Mail Archives: cygwin/2012/01/24/04:17:22
On Mon, Jan 23, 2012 at 10:34 PM, Nellis, Kenneth wrote:
> From: Eric Blake
>
>> No, but it DOES come from POSIX:
>> http://pubs.opengroup.org/onlinepubs/9699919799/functions/isprint.html
>>
>> And cygwin's behavior matches POSIX on this point; the bug is in your
>> program, not cygwin.
>
> Call me blown away by the level of support this function that
> dumps core is getting, when it could act sanely (IMHO) with a
> simple "if" statement! So much for defensive programming.

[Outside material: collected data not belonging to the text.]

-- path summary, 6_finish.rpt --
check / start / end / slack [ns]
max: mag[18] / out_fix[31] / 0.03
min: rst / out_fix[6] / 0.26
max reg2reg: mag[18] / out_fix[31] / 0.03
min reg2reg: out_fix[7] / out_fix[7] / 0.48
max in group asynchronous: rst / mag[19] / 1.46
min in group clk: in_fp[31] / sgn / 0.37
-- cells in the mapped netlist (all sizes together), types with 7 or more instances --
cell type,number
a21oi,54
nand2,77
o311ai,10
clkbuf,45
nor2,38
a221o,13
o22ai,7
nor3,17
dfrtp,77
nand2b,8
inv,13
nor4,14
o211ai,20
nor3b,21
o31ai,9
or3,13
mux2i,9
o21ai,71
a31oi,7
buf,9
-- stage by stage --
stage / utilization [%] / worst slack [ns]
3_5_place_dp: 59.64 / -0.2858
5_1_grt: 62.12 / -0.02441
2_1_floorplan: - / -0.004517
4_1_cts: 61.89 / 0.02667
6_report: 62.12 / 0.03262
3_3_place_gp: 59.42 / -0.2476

Like it or not, this is how C works. If you want defensive programming
with bounds checking and stuff, try Pascal or Java.
The man page of isprint states:
int isprint(int c);
These functions check whether c, which must have the value of an
unsigned char or EOF...
^^^^^^^^^^^^^^^^^^^^^^^^^^^^^^^^^^^^^^^^^^^^^^^^^^^
If the argument has any other value, the behavior is undefined.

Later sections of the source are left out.